W sprawie objęcia metropolii gdańskiej przez arcybiskupa Leszka Sławoja Głodzia padło w ostatnim dniach tyle ostrych, podszytych nadmiernymi emocjami słów ze strony tak zagorzałych zwolenników, jak i zdeklarowanych przeciwników tej nominacji, że najwyższy już chyba czas - skoro stała się ona faktem – zaprzestać publicznej (często niestosownej w treści oraz żenującej w formie) dyskusji i pozwolić mu spokojnie rozpocząć duszpasterską posługę w nowym, wskazanym przez papieża Benedykta XVI miejscu.
Bardzo często zdarza się, że człowiek znany z określonego sposobu bycia i zachowania wobec innych potrafi dość radykalnie zmienić się (oczywiście w określonych przez psychologów granicach), podejmując nowe wyzwania, idąc w inne otoczenie, a także biorąc sobie do serca krytyczne uwagi na swój temat.
Bywa oczywiście i tak, że to on narzuca swoje standardy nowym podwładnym oraz zmusza ich do akceptowania jego poglądów, zwyczajów, metod postępowania.
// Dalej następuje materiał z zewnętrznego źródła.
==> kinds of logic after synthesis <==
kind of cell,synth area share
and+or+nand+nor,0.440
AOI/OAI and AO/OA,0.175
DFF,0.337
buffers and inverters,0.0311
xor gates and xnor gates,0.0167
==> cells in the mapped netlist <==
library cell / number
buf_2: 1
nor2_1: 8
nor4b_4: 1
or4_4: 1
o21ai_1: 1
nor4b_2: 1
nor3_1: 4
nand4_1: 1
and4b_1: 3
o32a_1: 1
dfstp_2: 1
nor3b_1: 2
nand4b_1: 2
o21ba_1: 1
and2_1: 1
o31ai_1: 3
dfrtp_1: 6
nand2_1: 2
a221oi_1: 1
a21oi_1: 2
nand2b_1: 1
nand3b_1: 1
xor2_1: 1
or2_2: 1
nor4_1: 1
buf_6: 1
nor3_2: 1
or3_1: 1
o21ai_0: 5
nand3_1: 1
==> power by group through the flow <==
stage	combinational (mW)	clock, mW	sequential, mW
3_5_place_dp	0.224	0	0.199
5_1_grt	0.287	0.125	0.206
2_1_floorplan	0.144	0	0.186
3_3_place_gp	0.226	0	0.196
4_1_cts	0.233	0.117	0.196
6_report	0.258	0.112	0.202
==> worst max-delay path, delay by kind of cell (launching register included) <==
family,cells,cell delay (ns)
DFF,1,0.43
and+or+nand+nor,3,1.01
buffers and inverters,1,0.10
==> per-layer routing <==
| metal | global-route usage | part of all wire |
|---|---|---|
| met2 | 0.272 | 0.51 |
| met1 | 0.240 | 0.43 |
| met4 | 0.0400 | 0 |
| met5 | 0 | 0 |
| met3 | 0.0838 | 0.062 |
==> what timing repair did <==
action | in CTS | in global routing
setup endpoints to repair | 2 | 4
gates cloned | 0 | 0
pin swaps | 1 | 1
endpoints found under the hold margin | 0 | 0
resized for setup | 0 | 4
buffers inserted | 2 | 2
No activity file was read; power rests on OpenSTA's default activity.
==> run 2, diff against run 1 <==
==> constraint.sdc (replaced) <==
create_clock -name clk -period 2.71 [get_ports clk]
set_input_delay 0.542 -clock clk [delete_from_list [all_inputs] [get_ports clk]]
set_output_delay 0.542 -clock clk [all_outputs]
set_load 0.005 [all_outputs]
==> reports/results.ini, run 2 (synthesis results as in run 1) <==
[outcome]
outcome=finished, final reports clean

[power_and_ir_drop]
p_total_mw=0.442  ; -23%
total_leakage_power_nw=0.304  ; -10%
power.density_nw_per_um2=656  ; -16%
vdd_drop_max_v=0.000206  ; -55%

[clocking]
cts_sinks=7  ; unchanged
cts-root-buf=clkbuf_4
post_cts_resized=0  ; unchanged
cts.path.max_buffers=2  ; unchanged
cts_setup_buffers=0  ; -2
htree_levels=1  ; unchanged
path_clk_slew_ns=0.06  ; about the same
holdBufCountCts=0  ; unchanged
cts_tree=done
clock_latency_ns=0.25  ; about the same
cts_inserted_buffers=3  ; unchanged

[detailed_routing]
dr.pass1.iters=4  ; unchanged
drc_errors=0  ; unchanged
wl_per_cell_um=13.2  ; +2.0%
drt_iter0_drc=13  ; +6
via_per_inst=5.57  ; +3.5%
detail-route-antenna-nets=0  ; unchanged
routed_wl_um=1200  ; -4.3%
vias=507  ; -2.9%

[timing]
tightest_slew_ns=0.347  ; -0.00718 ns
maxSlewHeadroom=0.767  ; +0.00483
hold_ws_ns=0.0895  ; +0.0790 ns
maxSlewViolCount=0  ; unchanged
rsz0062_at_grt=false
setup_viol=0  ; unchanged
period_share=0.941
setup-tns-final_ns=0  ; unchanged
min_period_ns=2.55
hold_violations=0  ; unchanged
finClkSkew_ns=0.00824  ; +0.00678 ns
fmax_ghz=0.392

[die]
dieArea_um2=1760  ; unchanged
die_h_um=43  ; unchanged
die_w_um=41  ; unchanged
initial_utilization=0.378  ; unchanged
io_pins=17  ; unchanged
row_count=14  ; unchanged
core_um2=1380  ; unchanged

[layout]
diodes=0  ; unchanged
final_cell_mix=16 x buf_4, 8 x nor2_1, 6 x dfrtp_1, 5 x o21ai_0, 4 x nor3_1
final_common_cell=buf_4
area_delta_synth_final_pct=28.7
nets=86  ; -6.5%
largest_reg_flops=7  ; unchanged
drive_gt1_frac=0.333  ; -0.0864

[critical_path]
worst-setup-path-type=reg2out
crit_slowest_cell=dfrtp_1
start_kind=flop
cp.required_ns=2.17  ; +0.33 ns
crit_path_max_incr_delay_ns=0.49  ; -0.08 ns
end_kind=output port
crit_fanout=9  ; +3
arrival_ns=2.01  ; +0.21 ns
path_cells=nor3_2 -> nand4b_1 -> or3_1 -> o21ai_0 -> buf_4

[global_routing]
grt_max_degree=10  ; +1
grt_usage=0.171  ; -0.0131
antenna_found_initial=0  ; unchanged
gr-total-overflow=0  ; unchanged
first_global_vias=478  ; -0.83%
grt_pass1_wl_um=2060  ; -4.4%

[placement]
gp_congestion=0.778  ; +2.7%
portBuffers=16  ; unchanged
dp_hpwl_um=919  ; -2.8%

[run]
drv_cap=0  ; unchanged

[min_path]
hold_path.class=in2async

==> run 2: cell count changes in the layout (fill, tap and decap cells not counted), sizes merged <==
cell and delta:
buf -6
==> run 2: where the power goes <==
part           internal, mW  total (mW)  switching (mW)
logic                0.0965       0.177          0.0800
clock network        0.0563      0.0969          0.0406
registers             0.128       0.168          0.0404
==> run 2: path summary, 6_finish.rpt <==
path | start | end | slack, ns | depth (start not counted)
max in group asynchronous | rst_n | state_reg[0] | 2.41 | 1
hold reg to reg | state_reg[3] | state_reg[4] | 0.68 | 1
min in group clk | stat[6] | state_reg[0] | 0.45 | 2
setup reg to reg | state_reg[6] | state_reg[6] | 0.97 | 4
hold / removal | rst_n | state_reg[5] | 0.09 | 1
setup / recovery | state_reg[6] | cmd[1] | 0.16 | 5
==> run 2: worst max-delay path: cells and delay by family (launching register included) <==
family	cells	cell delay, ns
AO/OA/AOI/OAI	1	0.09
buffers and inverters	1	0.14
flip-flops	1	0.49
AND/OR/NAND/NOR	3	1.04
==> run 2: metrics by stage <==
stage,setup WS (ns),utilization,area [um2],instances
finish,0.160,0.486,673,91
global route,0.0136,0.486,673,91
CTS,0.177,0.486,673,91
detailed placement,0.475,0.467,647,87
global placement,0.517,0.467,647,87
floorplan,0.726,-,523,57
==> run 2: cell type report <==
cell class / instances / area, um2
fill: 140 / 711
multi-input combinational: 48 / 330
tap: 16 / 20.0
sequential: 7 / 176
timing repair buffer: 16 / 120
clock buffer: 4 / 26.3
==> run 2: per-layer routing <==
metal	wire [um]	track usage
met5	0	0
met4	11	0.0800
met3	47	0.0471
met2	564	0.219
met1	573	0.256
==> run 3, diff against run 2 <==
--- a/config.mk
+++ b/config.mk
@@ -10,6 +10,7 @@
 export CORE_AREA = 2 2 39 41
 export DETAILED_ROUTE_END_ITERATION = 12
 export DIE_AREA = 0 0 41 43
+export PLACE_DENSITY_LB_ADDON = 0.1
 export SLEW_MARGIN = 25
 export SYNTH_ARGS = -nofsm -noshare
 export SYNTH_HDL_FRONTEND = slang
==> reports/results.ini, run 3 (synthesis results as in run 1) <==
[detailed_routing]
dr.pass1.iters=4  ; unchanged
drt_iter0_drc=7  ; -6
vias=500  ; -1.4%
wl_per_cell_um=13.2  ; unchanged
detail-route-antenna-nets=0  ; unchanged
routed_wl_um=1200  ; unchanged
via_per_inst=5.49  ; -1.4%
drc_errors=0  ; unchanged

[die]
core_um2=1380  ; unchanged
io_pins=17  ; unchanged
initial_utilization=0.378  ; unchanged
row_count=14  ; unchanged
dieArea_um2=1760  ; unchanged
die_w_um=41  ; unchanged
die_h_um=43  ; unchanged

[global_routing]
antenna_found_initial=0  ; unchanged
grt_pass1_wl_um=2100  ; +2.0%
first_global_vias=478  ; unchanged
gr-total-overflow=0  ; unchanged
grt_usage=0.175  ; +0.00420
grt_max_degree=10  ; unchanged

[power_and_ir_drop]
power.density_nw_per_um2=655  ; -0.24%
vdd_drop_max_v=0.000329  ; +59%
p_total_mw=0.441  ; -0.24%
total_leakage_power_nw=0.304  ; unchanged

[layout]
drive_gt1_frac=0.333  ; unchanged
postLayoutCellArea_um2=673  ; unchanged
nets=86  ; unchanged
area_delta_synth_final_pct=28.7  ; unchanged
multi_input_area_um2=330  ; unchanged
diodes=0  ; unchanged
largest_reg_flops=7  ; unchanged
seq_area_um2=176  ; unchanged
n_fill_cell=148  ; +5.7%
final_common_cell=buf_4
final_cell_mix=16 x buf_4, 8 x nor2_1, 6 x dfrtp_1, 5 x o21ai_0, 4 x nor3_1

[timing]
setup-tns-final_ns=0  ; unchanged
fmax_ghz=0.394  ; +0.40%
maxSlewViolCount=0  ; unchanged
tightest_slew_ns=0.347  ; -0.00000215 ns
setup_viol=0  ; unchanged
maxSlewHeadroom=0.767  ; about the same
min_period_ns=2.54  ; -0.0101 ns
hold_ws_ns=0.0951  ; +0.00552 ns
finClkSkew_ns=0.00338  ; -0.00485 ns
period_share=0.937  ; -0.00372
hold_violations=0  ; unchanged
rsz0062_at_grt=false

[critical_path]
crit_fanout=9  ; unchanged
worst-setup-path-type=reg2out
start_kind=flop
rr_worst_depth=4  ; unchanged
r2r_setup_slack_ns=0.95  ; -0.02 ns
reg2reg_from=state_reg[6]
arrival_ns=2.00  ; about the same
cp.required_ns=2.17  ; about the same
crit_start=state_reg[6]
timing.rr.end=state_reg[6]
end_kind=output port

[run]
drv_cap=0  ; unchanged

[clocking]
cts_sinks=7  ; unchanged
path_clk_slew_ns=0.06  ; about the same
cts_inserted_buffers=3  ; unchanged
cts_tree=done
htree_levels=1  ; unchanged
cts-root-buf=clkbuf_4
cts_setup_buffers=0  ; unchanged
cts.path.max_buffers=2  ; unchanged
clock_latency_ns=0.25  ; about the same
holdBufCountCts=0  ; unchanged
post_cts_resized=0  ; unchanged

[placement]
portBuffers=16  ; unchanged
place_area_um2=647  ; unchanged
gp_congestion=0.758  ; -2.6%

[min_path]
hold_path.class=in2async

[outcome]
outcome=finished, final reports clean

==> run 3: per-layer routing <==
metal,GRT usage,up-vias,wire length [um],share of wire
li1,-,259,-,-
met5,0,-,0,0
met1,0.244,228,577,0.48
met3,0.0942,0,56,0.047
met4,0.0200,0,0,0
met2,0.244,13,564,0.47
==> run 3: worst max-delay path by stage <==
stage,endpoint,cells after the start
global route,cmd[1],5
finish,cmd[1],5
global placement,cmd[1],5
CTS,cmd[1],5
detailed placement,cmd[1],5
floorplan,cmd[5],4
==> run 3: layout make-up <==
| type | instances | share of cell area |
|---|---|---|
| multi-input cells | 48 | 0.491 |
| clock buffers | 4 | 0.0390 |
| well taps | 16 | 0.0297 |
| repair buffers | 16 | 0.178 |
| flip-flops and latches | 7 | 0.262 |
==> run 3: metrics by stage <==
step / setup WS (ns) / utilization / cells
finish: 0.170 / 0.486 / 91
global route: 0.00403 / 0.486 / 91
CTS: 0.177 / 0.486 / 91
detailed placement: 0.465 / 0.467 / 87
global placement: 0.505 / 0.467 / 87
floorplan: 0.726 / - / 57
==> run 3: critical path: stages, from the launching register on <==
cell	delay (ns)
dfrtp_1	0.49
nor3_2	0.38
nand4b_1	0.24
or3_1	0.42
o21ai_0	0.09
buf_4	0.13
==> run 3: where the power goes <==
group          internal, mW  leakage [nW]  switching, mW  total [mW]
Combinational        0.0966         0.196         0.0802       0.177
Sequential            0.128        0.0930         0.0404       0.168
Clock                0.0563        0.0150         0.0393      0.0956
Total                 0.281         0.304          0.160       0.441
[src/sv/pulse_width_sensor_frame_decoder_defines.svh]
// Assertion macros shared by the RTL of the pulse width sensor frame decoder.
// Needs a clock named clk and an active-low reset named rst_n in the using module.
`ifndef PULSE_WIDTH_SENSOR_FRAME_DECODER_DEFINES_SVH
`define PULSE_WIDTH_SENSOR_FRAME_DECODER_DEFINES_SVH

// Same-cycle implication, checked outside reset.
`define PWSFD_ASSERT_NOW(lbl, ante, cons, msg) \
  lbl: assert property (@(posedge clk) disable iff (!rst_n) (ante) |-> (cons)) \
    else $error(msg);

// Next-cycle implication, checked outside reset.
`define PWSFD_ASSERT_NEXT(lbl, ante, cons, msg) \
  lbl: assert property (@(posedge clk) disable iff (!rst_n) (ante) |=> (cons)) \
    else $error(msg);

`endif

[src/sv/pwsfd_pkg.sv]
// Shared constants, status codes and the result type of the pulse width sensor
// frame decoder. No dependencies.
`default_nettype none

package pwsfd_pkg;

  localparam int PULSE_W = 16;
  localparam int CNT_W   = 7;
  localparam int FRAME_W = 48;
  localparam int ERR_W   = 3;
  localparam int IDX_W   = 2;

  localparam logic [CNT_W-1:0] FRAME_PULSES = 7'd96;
  localparam logic [CNT_W-1:0] LAST_MARK    = 7'd95;
  localparam logic [CNT_W-1:0] LAST_SPACE   = 7'd94;
  localparam logic [CNT_W-1:0] COUNT_SAT    = 7'd97;

  localparam logic [PULSE_W-1:0] MID_RESET   = 16'd1000;
  localparam logic [PULSE_W-1:0] SHORT_RESET = 16'd550;

  localparam logic [7:0] SYNC_BYTE = 8'hFF;
  localparam logic [3:0] TYPE_NIB  = 4'h5;

  // Register indexes of the configuration port.
  localparam logic [IDX_W-1:0] REG_MID   = 2'd0;
  localparam logic [IDX_W-1:0] REG_SHORT = 2'd1;

  // Status codes; the mark and space codes double as the first-error codes.
  localparam logic [ERR_W-1:0] ST_OK    = 3'd0;
  localparam logic [ERR_W-1:0] ST_COUNT = 3'd1;
  localparam logic [ERR_W-1:0] ST_MARK  = 3'd2;
  localparam logic [ERR_W-1:0] ST_SPACE = 3'd3;
  localparam logic [ERR_W-1:0] ST_SYNC  = 3'd4;
  localparam logic [ERR_W-1:0] ST_SUM   = 3'd5;

  typedef struct packed {
    logic [7:0]       temperature_raw;
    logic [7:0]       humidity;
    logic [1:0]       sensor_id;
    logic [ERR_W-1:0] status;
  } result_t;

endpackage

`default_nettype wire

[src/sv/pwsfd_frame_check.sv]
// Frame verdict logic: checks count, recorded errors, sync/type and checksum
// and forms the result. Depends on pwsfd_pkg.
`default_nettype none

module pwsfd_frame_check (
  input  wire logic [pwsfd_pkg::CNT_W-1:0]   count,
  input  wire logic [pwsfd_pkg::FRAME_W-1:0] frame_bits,
  input  wire logic [pwsfd_pkg::ERR_W-1:0]   first_error,
  output pwsfd_pkg::result_t                 result
);
  import pwsfd_pkg::*;

  logic [7:0]       b0, b1, b2, b3, b4, b5;
  logic [7:0]       sum;
  logic [ERR_W-1:0] status;

  assign b0 = frame_bits[47:40];
  assign b1 = frame_bits[39:32];
  assign b2 = frame_bits[31:24];
  assign b3 = frame_bits[23:16];
  assign b4 = frame_bits[15:8];
  assign b5 = frame_bits[7:0];
  assign sum = b1 + b2 + b3 + b4;

  always_comb begin
    if (count != FRAME_PULSES) begin
      status = ST_COUNT;
    end else if (first_error != ST_OK) begin
      status = first_error;
    end else if (b0 != SYNC_BYTE || b1[7:4] != TYPE_NIB || b4 != SYNC_BYTE) begin
      status = ST_SYNC;
    end else if (sum != b5) begin
      status = ST_SUM;
    end else begin
      status = ST_OK;
    end
  end

  // Payload fields are zeroed on any failure.
  always_comb begin
    result.status = status;
    if (status == ST_OK) begin
      result.sensor_id       = b1[1:0];
      result.humidity        = b2;
      result.temperature_raw = b3;
    end else begin
      result.sensor_id       = 2'd0;
      result.humidity        = 8'd0;
      result.temperature_raw = 8'd0;
    end
  end

endmodule

`default_nettype wire

[src/sv/pulse_width_sensor_frame_decoder.sv]
// Top level of the pulse width sensor frame decoder: pulse classification,
// train state, and a two-entry result buffer. Depends on pwsfd_pkg,
// pwsfd_frame_check and pulse_width_sensor_frame_decoder_defines.svh.
`default_nettype none

// The block takes one pulse length per item and accepts an item in every
// cycle while in_tready is high. Odd pulses 1 to 95 are marks: a mark longer
// than mid_threshold is a 0 bit, one no longer than short_threshold is a 1
// bit, and one in between is a bad mark. Even pulses 2 to 94 are spaces and
// must lie within [short_threshold, mid_threshold]. The 48 mark bits are
// shifted in MSB first to form six bytes. The item flagged with in_tlast
// closes the train: the block checks the pulse count (exactly 96), the first
// mark or space error, the sync bytes and type nibble, and the byte-sum
// checksum, and issues one result item; all other items issue none. The
// classification and the verdict happen in the cycle the item is accepted;
// the verdict is loaded into the result register, or, while a result waits
// there, into the skid register behind it, so the block keeps accepting
// pulses; in_tready falls only when both hold a result that has not been
// taken. The thresholds are written through the cfg port (index 0 mid,
// index 1 short, other indexes ignored); the user must write them only while
// the block is idle; the block does not enforce it. cfg_ready is always high.
module pulse_width_sensor_frame_decoder (
  input  wire logic                          clk,
  input  wire logic                          rst_n,
  // Input item channel.
  input  wire logic                          in_tvalid,
  output      logic                          in_tready,
  input  wire logic [pwsfd_pkg::PULSE_W-1:0] in_tdata,   // [15:0] pulse_length
  input  wire logic                          in_tlast,   // last_pulse
  // Result item channel.
  output      logic                          out_tvalid,
  input  wire logic                          out_tready,
  // [2:0] status, [4:3] sensor_id, [12:5] humidity, [20:13] temperature_raw,
  // [23:21] zero
  output      logic [23:0]                   out_tdata,
  // Configuration write channel.
  input  wire logic                          cfg_valid,
  output      logic                          cfg_ready,
  input  wire logic [pwsfd_pkg::IDX_W-1:0]   cfg_index,
  input  wire logic [pwsfd_pkg::PULSE_W-1:0] cfg_data
);
  import pwsfd_pkg::*;

  `include "pulse_width_sensor_frame_decoder_defines.svh"

  // Threshold registers.
  logic [PULSE_W-1:0] mid_thr_r, short_thr_r;

  // Train state.
  logic [CNT_W-1:0]   cnt_r, cnt_nxt, cnt_inc;
  logic [FRAME_W-1:0] frame_r, frame_nxt;
  logic [ERR_W-1:0]   err_r, err_nxt;

  // Result buffer.
  logic    out_valid_r, skid_valid_r;
  result_t out_data_r, skid_data_r;
  result_t verdict;

  logic in_acc, load, is_mark, is_space, too_long, too_short;

  assign cfg_ready = 1'b1;
  assign in_tready = !skid_valid_r;
  assign in_acc    = in_tvalid && in_tready;
  assign load      = in_acc && in_tlast;

  always_ff @(posedge clk) begin
    if (!rst_n) begin
      mid_thr_r   <= MID_RESET;
      short_thr_r <= SHORT_RESET;
    end else if (cfg_valid && cfg_ready) begin
      case (cfg_index)
        REG_MID:   mid_thr_r   <= cfg_data;
        REG_SHORT: short_thr_r <= cfg_data;
        default: ;
      endcase
    end
  end

  // Position of this pulse in the train, saturating so that long trains fail.
  assign cnt_inc  = (cnt_r < COUNT_SAT) ? cnt_r + 7'd1 : cnt_r;
  assign is_mark  = cnt_inc[0] && (cnt_inc <= LAST_MARK);
  assign is_space = !cnt_inc[0] && (cnt_inc <= LAST_SPACE);
  assign too_long  = in_tdata > mid_thr_r;
  assign too_short = in_tdata < short_thr_r;

  always_comb begin
    cnt_nxt   = cnt_r;
    frame_nxt = frame_r;
    err_nxt   = err_r;
    if (in_acc) begin
      if (in_tlast) begin
        cnt_nxt   = '0;
        frame_nxt = '0;
        err_nxt   = ST_OK;
      end else begin
        cnt_nxt = cnt_inc;
        if (is_mark) begin
          // A long mark is a 0, a short one a 1, the middle band is an error.
          frame_nxt = {frame_r[FRAME_W-2:0], !too_long && (in_tdata <= short_thr_r)};
          if (!too_long && in_tdata > short_thr_r && err_r == ST_OK) begin
            err_nxt = ST_MARK;
          end
        end else if (is_space) begin
          if ((too_long || too_short) && err_r == ST_OK) begin
            err_nxt = ST_SPACE;
          end
        end
      end
    end
  end

  // The closing pulse of a good train is pulse 96, a space that neither
  // shifts a bit nor is checked, so the current state is what gets judged.
  pwsfd_frame_check u_check (
    .count       (cnt_inc),
    .frame_bits  (frame_r),
    .first_error (err_r),
    .result      (verdict)
  );

  always_ff @(posedge clk) begin
    if (!rst_n) begin
      cnt_r <= '0;
      frame_r <= '0;
      err_r <= ST_OK;
    end else begin
      cnt_r <= cnt_nxt;
      frame_r <= frame_nxt;
      err_r <= err_nxt;
    end
  end

  // Output register with a skid register behind it.
  always_ff @(posedge clk) begin
    if (!rst_n) begin
      out_valid_r  <= 1'b0;
      skid_valid_r <= 1'b0;
    end else if (skid_valid_r) begin
      if (out_tready) begin
        out_valid_r  <= 1'b1;
        skid_valid_r <= 1'b0;
      end
    end else if (!out_valid_r || out_tready) begin
      out_valid_r <= load;
    end else if (load) begin
      skid_valid_r <= 1'b1;
    end
  end

  always_ff @(posedge clk) begin
    if (skid_valid_r) begin
      if (out_tready) begin
        out_data_r <= skid_data_r;
      end
    end else if (!out_valid_r || out_tready) begin
      if (load) begin
        out_data_r <= verdict;
      end
    end else if (load) begin
      skid_data_r <= verdict;
    end
  end

  assign out_tvalid = out_valid_r;
  assign out_tdata  = {3'b000, out_data_r};

  `PWSFD_ASSERT_NOW(a_fail_zero, out_valid_r && out_data_r.status != ST_OK,
    out_data_r.sensor_id == 2'd0 && out_data_r.humidity == 8'd0 &&
    out_data_r.temperature_raw == 8'd0, "failed result carries nonzero fields")
  `PWSFD_ASSERT_NEXT(a_last_clears, load,
    cnt_r == '0 && frame_r == '0 && err_r == ST_OK, "train state not cleared")
  `PWSFD_ASSERT_NEXT(a_last_delivers, load, out_valid_r, "closing pulse gave no result")
  `PWSFD_ASSERT_NOW(a_cnt_range, 1'b1, cnt_r <= COUNT_SAT, "pulse count past saturation")
  `PWSFD_ASSERT_NOW(a_skid_needs_out, skid_valid_r, out_valid_r,
    "skid entry without an output entry")

endmodule

`default_nettype wire
`config.mk`:
```
export PLATFORM = sky130hd
export DESIGN_NAME = lms_ram
export DESIGN_NICKNAME = d
export VERILOG_FILES = /design/src/hdl/lms_ram.sv
export SDC_FILE = /design/constraint.sdc
export NUM_CORES = 2
export LEC_CHECK = 0
export BUFFER_PORTS_ARGS = -buffer_cell sky130_fd_sc_hd__buf_2
export CORE_UTILIZATION = 31
export DETAILED_ROUTE_END_ITERATION = 7
export SYNTH_ARGS = -nofsm -noshare
export SYNTH_HDL_FRONTEND = slang
export SYNTH_SLANG_ARGS = --single-unit
```
`constraint.sdc`:
```
create_clock -name clock -period 3.35 [get_ports clock]
set_clock_uncertainty 0.1 [all_clocks]
set_input_delay 0.1675 -clock clock [delete_from_list [all_inputs] [get_ports clock]]
set_output_delay 0.1675 -clock clock [all_outputs]
set_load 0.02 [all_outputs]
```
Wiele zależy od doraźnego kontekstu, jak również od umiejętności dostosowania się (albo nie) przez przełożonego do specyfiki nowego otoczenia.
Poczekajmy więc spokojnie na pierwsze decyzje personalne i zarządzenia administracyjne abp. Głodzia, nie przesądzając odgórnie (wedle własnych, a więc jak najbardziej subiektywnych upodobań, poglądów i życzeń) o tym, czy będzie on znakomitym, czy też beznadziejnym metropolitą gdańskim. Czas najlepiej zweryfikuje wszystkie pozytywne oraz negatywne oczekiwania i pokaże, jak zapisze się on w historii tej ważnej oraz prestiżowej archidiecezji.